- Input -
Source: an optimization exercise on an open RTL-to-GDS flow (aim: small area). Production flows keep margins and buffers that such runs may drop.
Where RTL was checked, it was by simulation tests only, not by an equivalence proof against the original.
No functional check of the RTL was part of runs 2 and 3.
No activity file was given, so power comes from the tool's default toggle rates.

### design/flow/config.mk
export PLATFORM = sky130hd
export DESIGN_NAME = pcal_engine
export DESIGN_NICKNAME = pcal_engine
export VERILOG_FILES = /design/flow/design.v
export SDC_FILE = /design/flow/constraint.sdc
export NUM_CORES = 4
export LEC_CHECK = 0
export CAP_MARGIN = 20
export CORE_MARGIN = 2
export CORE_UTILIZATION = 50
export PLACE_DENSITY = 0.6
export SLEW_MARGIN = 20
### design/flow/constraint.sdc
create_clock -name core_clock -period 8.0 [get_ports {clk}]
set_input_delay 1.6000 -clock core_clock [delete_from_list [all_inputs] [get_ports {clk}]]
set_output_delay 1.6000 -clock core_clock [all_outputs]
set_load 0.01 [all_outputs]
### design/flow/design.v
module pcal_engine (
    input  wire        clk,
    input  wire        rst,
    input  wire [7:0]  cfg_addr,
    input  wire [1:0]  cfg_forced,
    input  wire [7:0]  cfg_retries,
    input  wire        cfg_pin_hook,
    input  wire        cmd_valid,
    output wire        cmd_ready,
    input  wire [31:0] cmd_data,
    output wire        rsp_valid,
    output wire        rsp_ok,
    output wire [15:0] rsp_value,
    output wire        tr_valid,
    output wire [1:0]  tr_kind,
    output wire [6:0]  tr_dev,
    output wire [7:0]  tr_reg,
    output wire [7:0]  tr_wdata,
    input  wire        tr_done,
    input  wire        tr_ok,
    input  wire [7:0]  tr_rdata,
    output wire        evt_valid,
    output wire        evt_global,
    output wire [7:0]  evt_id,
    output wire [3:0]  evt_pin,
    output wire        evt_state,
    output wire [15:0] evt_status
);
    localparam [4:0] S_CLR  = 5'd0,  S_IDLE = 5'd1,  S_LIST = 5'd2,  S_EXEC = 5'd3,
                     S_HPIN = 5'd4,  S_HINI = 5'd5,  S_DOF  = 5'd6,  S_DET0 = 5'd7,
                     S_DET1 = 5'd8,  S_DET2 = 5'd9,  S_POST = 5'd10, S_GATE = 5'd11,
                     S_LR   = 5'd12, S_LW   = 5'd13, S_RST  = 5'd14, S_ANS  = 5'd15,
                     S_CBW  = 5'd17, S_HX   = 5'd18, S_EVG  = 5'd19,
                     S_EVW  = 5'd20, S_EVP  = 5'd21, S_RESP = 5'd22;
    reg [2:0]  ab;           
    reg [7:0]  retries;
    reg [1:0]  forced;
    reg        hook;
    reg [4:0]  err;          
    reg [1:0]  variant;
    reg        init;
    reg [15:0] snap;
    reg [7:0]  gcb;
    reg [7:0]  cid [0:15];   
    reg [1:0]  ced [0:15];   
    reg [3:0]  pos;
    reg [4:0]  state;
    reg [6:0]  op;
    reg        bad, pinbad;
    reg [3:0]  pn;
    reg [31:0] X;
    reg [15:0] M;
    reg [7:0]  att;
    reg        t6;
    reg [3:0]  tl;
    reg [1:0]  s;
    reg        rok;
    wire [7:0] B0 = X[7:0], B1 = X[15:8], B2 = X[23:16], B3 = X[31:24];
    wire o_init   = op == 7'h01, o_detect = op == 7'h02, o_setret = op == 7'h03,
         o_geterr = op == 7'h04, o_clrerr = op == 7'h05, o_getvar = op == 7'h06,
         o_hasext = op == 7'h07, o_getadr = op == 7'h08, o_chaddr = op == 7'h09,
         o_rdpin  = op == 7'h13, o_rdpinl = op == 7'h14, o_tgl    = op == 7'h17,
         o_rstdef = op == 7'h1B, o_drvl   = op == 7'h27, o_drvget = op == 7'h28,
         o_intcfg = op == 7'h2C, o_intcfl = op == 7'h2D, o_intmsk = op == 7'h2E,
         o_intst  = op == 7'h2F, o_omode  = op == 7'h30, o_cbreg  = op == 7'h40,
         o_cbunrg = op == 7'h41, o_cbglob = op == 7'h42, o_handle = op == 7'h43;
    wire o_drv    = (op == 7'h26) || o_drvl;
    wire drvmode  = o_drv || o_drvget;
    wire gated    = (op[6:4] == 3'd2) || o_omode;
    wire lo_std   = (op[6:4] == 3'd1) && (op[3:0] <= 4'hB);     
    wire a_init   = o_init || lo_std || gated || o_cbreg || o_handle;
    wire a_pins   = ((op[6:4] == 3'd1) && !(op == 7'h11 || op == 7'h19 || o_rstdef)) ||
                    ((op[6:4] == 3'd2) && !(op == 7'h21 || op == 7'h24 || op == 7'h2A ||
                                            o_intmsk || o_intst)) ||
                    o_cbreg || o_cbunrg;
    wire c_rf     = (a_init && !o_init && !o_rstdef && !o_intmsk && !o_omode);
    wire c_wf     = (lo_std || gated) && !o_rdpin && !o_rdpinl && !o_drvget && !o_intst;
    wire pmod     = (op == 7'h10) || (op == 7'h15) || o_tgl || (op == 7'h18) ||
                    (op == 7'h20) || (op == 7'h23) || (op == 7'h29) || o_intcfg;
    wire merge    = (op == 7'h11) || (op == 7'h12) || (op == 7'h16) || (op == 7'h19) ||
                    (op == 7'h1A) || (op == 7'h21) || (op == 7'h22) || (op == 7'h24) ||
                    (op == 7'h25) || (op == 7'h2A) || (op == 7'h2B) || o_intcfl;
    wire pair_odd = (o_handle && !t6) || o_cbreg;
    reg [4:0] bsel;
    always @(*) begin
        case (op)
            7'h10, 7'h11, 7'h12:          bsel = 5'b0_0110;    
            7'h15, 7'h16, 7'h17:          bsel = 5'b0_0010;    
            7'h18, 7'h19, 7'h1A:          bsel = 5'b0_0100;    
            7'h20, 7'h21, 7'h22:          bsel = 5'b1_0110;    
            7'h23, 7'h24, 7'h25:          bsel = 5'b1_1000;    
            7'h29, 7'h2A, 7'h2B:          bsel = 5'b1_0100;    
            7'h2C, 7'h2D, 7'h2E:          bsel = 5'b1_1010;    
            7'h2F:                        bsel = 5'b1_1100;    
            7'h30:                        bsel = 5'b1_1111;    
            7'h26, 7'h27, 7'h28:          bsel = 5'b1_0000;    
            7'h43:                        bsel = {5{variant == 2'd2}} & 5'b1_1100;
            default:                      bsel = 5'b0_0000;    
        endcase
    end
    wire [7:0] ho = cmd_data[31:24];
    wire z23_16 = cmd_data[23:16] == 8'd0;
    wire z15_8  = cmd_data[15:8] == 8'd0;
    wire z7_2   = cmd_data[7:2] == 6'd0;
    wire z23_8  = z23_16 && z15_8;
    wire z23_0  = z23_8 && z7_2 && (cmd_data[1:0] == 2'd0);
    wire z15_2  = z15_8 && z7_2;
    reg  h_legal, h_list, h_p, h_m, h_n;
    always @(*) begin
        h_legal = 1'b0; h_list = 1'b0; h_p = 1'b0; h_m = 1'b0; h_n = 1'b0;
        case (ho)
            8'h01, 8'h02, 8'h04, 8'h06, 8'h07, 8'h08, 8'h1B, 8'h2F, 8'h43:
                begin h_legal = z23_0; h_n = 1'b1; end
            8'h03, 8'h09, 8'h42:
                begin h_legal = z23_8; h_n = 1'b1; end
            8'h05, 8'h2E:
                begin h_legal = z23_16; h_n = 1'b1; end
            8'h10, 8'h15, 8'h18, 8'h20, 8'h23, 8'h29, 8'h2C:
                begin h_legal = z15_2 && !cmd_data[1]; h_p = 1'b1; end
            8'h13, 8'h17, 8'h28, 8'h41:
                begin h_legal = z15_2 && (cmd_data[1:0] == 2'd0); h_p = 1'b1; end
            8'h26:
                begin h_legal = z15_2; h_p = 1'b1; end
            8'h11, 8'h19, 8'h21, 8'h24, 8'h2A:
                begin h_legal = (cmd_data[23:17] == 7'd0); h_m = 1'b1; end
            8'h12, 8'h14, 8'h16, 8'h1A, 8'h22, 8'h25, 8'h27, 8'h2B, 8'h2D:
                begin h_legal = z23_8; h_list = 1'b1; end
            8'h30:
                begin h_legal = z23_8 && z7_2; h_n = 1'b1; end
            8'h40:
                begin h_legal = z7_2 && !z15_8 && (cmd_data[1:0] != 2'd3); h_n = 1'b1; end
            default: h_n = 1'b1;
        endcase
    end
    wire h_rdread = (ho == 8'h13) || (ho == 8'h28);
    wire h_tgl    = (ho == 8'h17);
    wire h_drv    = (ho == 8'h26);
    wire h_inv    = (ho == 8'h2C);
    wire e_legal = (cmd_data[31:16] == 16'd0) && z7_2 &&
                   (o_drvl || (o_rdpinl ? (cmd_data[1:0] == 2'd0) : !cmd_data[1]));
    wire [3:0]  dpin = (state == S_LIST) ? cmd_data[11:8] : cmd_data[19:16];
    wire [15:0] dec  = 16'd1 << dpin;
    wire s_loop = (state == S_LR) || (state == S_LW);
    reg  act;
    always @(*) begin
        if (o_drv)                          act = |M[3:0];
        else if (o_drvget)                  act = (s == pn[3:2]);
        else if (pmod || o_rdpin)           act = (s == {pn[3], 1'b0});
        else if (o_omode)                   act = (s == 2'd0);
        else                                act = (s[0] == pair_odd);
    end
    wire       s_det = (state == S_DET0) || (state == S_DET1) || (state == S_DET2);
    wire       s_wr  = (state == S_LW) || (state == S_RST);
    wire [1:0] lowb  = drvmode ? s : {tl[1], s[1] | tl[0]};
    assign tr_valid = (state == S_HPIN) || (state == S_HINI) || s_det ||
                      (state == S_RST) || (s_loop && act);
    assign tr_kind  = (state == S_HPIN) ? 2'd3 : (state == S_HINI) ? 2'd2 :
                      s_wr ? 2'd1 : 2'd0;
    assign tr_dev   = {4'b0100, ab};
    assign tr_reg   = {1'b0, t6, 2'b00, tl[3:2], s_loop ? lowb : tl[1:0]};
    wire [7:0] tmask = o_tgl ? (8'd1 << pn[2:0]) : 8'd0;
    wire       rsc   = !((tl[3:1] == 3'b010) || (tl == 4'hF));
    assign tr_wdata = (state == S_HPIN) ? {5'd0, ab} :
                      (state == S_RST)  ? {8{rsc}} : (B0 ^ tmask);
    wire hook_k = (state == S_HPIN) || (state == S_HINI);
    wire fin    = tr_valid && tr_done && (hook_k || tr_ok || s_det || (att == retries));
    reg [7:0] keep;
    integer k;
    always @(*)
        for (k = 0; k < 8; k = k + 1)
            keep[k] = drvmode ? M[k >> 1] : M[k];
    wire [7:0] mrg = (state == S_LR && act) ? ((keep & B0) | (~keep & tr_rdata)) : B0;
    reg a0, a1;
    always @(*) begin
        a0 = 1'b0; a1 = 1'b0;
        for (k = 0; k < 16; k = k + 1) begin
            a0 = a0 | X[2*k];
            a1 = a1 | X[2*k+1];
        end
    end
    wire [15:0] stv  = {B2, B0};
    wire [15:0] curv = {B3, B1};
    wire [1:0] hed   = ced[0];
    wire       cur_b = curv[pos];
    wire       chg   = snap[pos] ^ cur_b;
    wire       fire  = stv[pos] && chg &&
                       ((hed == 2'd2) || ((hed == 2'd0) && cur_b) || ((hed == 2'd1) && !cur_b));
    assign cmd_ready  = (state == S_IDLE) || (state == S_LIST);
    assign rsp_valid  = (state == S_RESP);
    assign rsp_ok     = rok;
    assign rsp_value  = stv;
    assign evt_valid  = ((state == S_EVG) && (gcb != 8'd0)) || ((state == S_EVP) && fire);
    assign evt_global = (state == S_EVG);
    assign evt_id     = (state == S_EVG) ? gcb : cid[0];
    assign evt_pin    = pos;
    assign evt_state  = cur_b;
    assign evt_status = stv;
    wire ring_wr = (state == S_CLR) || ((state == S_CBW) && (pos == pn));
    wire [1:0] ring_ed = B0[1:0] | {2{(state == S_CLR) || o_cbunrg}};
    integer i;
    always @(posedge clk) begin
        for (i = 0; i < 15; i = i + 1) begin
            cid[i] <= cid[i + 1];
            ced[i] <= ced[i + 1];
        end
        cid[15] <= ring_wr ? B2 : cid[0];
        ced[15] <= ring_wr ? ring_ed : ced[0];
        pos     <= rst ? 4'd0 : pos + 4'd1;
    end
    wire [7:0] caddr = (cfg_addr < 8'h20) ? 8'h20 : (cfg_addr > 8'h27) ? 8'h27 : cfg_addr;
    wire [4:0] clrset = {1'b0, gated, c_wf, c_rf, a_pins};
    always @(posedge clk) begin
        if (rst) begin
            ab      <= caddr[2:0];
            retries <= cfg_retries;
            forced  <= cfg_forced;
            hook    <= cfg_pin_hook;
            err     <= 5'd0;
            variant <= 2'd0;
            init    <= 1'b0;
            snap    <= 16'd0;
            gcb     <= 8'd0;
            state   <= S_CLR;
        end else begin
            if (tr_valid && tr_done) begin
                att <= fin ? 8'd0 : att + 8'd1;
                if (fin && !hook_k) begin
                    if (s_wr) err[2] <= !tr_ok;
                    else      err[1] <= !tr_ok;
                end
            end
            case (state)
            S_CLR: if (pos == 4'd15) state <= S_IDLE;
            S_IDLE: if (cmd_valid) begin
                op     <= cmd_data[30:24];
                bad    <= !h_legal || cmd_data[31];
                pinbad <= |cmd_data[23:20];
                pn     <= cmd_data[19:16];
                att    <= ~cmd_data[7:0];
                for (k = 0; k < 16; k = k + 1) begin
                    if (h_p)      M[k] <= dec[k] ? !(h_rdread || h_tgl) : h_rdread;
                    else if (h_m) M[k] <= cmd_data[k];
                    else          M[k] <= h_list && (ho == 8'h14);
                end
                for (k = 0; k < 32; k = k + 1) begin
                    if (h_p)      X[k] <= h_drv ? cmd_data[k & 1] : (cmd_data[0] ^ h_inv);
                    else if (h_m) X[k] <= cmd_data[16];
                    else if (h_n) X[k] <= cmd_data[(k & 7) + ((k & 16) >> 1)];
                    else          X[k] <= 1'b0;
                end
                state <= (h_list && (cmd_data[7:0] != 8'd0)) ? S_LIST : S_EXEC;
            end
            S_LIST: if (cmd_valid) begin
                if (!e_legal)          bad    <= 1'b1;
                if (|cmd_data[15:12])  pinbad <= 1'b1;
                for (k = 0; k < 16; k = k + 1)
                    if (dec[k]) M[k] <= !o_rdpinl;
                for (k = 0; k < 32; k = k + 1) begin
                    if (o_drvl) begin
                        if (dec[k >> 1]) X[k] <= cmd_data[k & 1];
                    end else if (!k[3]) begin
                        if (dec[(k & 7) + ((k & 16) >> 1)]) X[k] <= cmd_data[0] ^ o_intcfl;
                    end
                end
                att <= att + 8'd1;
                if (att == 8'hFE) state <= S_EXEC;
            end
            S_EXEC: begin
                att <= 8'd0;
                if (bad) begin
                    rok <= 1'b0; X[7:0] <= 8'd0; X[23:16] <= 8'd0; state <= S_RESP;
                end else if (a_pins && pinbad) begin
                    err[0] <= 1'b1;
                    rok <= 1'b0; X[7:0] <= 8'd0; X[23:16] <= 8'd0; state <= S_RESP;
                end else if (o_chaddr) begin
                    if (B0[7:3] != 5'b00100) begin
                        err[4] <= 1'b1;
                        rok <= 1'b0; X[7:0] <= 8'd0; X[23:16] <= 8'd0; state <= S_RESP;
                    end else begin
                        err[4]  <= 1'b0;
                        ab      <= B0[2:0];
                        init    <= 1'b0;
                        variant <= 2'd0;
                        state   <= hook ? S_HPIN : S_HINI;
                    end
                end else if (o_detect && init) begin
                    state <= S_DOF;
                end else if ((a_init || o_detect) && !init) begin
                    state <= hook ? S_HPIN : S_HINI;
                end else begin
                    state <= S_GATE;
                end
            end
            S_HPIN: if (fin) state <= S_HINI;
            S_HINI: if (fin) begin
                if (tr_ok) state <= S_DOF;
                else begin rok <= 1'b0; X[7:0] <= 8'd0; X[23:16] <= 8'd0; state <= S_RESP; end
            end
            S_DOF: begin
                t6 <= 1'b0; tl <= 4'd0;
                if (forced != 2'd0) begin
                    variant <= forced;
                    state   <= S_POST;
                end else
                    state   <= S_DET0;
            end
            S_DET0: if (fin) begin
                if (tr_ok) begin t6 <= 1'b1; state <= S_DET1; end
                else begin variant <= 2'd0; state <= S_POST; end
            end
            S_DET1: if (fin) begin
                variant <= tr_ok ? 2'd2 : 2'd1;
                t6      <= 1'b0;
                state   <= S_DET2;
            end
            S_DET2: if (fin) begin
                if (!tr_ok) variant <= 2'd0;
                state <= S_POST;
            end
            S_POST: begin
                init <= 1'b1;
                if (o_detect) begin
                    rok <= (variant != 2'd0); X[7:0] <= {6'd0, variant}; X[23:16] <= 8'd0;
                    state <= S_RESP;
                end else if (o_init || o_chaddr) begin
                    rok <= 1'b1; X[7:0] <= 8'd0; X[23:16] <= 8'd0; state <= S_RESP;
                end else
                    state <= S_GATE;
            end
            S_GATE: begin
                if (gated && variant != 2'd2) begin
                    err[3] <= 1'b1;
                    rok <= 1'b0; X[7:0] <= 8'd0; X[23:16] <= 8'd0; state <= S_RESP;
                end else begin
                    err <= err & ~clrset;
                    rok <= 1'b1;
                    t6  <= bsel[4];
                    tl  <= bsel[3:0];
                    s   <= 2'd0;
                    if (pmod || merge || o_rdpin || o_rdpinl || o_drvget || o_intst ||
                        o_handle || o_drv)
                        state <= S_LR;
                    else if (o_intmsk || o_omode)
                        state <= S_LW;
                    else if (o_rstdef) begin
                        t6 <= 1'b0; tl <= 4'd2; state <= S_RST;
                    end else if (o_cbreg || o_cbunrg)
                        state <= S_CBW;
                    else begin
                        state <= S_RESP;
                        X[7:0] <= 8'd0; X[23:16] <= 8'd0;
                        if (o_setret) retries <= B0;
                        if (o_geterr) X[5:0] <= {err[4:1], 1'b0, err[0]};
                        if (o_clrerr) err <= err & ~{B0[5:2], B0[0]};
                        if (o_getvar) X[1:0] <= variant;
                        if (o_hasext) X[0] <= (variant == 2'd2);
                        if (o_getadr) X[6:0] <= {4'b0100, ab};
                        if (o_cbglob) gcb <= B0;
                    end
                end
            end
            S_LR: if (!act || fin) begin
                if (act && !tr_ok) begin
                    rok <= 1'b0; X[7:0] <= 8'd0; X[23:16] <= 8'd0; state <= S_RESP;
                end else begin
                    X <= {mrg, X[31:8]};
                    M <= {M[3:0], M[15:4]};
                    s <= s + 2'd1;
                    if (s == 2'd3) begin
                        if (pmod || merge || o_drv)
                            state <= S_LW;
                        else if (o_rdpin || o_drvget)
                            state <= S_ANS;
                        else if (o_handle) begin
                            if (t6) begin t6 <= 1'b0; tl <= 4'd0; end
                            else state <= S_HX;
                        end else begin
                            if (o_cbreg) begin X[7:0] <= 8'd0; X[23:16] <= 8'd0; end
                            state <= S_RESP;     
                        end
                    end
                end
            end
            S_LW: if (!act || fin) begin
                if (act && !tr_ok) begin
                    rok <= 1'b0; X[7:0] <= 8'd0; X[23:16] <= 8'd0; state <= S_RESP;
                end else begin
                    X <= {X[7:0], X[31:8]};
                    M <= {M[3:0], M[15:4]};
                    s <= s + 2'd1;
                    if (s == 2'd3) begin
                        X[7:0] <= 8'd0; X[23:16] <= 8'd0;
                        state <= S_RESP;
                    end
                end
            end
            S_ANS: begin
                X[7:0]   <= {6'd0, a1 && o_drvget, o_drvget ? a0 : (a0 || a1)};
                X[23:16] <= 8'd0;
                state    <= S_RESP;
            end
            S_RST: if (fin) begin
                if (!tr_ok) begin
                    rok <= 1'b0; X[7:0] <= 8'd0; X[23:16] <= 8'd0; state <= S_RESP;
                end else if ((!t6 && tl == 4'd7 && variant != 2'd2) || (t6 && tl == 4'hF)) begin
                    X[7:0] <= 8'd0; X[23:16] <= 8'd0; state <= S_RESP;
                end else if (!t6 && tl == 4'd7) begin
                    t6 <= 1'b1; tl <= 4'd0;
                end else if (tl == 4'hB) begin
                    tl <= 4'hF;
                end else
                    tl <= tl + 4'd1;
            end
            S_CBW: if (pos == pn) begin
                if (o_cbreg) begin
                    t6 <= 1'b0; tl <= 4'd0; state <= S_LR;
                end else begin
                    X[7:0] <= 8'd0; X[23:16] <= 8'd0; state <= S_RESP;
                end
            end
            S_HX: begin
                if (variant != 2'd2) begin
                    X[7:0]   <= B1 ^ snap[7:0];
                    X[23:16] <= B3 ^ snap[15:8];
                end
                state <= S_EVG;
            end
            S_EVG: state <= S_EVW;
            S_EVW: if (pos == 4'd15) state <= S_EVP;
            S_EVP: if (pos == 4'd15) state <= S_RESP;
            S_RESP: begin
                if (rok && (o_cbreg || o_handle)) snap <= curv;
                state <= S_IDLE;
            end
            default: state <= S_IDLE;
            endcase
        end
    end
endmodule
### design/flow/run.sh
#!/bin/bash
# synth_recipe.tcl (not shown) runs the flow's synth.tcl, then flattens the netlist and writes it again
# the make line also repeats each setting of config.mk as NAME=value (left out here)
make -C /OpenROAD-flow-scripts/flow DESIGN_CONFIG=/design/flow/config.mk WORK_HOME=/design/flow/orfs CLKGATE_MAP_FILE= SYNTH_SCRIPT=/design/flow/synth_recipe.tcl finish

- Problem -
Reproduce word for word the material above, starting with the line that has "(o_drvl || (o_rdpinl" and stopping after the line that has "else if (o_omode)".

- Exercise answer -
                   (o_drvl || (o_rdpinl ? (cmd_data[1:0] == 2'd0) : !cmd_data[1]));
    wire [3:0]  dpin = (state == S_LIST) ? cmd_data[11:8] : cmd_data[19:16];
    wire [15:0] dec  = 16'd1 << dpin;
    wire s_loop = (state == S_LR) || (state == S_LW);
    reg  act;
    always @(*) begin
        if (o_drv)                          act = |M[3:0];
        else if (o_drvget)                  act = (s == pn[3:2]);
        else if (pmod || o_rdpin)           act = (s == {pn[3], 1'b0});
        else if (o_omode)                   act = (s == 2'd0);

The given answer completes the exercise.